RECORDS TO PROCESS:
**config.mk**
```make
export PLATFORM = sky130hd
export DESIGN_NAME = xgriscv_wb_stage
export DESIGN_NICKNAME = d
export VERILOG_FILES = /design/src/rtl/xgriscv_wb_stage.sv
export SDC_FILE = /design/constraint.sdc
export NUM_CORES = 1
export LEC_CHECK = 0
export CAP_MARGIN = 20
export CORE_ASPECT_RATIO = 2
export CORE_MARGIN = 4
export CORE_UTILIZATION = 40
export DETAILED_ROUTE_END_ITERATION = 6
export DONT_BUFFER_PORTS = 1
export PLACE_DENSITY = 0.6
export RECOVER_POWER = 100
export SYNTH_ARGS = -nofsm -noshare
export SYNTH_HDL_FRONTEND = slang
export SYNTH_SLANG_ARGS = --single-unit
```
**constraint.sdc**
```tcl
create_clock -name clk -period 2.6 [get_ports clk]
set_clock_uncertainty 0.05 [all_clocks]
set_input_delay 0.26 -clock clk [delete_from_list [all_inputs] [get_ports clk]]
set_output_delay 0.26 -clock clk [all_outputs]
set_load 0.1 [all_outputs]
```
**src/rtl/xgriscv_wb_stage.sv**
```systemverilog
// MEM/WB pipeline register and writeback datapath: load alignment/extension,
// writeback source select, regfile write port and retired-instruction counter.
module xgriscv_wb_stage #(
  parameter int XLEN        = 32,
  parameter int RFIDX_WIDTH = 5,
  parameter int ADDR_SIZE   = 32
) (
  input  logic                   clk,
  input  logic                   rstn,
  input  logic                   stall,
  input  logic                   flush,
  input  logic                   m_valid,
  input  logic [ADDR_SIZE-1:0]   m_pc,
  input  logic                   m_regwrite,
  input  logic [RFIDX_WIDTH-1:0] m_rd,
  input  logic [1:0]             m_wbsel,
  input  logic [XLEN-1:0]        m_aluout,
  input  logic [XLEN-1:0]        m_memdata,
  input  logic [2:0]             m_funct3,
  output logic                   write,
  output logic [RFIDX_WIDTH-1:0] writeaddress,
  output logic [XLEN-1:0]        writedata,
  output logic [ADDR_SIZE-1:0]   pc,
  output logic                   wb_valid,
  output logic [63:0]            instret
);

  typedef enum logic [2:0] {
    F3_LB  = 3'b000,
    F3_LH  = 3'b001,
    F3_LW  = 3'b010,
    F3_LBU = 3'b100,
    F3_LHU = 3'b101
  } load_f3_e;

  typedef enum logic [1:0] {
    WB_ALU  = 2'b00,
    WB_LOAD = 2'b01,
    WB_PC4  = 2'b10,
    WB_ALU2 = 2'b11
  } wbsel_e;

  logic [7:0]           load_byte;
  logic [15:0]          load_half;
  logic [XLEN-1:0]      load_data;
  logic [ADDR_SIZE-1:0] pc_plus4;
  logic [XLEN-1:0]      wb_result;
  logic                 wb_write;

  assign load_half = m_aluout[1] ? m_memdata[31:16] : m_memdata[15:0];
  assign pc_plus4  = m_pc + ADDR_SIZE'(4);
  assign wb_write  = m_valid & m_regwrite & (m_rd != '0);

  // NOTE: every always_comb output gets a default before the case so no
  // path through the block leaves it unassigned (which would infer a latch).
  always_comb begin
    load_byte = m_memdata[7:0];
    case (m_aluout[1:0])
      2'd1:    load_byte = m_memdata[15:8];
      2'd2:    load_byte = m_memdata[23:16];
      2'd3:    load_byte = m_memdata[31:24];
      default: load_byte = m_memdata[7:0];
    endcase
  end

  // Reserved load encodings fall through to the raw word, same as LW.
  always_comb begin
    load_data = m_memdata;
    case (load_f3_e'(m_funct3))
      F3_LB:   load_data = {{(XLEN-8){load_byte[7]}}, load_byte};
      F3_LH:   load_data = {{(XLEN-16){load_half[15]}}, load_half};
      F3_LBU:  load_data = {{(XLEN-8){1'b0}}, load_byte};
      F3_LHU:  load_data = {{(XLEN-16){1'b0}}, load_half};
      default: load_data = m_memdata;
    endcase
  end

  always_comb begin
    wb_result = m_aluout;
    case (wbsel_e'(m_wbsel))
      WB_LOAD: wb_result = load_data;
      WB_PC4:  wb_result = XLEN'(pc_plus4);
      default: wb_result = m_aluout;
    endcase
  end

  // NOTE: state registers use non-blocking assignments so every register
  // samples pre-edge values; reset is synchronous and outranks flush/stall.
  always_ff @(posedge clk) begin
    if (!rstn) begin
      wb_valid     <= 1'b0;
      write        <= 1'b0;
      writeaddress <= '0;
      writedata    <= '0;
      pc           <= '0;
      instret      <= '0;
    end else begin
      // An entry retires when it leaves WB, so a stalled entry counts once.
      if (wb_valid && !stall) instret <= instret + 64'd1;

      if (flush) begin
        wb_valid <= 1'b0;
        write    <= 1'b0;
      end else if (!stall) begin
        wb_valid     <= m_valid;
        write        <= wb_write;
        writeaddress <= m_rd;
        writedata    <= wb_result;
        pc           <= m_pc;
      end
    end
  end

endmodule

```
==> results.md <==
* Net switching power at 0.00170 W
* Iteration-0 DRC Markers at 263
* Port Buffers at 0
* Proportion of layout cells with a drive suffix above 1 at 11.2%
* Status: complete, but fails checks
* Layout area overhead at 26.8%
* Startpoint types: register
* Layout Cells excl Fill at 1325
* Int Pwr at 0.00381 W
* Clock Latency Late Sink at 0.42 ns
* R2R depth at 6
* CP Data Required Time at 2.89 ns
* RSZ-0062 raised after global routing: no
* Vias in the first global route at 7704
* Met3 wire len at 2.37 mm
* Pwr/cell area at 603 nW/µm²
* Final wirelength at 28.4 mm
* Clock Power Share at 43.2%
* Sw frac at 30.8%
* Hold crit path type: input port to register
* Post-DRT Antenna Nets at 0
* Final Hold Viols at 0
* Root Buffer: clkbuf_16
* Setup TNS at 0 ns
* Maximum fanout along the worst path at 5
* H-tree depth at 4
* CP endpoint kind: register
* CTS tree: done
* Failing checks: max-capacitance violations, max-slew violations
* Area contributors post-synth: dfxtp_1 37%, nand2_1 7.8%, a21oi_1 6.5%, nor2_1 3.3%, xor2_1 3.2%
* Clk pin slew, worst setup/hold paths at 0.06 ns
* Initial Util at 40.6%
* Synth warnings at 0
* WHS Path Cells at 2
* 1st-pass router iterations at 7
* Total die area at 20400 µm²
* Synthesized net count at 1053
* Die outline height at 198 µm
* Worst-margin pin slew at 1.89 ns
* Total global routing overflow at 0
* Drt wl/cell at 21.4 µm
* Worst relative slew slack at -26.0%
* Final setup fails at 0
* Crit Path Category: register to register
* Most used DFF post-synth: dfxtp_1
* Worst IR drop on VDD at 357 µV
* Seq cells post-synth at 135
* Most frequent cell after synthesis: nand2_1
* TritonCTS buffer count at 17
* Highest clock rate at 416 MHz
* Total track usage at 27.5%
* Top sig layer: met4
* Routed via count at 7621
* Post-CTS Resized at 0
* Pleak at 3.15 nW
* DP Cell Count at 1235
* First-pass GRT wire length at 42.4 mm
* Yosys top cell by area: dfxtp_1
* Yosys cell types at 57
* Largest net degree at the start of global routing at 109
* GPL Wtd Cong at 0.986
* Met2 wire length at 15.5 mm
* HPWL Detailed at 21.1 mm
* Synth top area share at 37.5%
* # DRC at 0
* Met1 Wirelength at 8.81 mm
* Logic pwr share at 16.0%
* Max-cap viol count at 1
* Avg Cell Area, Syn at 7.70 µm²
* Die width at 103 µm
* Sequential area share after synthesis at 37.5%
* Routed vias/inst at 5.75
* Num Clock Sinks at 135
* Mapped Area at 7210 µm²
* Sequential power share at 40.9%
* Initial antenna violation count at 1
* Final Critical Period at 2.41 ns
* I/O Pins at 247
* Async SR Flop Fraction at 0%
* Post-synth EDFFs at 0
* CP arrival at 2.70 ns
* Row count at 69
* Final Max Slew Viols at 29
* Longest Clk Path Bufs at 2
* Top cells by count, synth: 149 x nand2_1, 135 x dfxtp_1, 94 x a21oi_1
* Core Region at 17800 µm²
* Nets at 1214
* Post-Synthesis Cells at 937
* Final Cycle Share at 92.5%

==

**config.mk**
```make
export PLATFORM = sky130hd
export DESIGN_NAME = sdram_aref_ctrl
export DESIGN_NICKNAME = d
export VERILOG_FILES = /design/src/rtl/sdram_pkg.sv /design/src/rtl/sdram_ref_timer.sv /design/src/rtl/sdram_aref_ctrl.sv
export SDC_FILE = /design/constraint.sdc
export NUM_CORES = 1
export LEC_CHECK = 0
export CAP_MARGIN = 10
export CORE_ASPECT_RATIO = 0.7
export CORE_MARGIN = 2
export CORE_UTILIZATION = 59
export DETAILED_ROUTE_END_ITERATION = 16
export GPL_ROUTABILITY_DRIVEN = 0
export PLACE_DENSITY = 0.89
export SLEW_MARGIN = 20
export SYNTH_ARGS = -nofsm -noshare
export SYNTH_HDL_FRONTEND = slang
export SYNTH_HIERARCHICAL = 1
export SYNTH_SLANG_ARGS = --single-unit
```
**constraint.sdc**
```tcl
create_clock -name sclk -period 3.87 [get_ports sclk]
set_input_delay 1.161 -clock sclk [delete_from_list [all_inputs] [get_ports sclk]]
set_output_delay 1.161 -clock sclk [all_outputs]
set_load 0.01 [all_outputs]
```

YOUR TASK:
Show, from the entries above, every line that includes the string "pass".

ANSWER SECTION:
* 1st-pass router iterations at 7
* First-pass GRT wire length at 42.4 mm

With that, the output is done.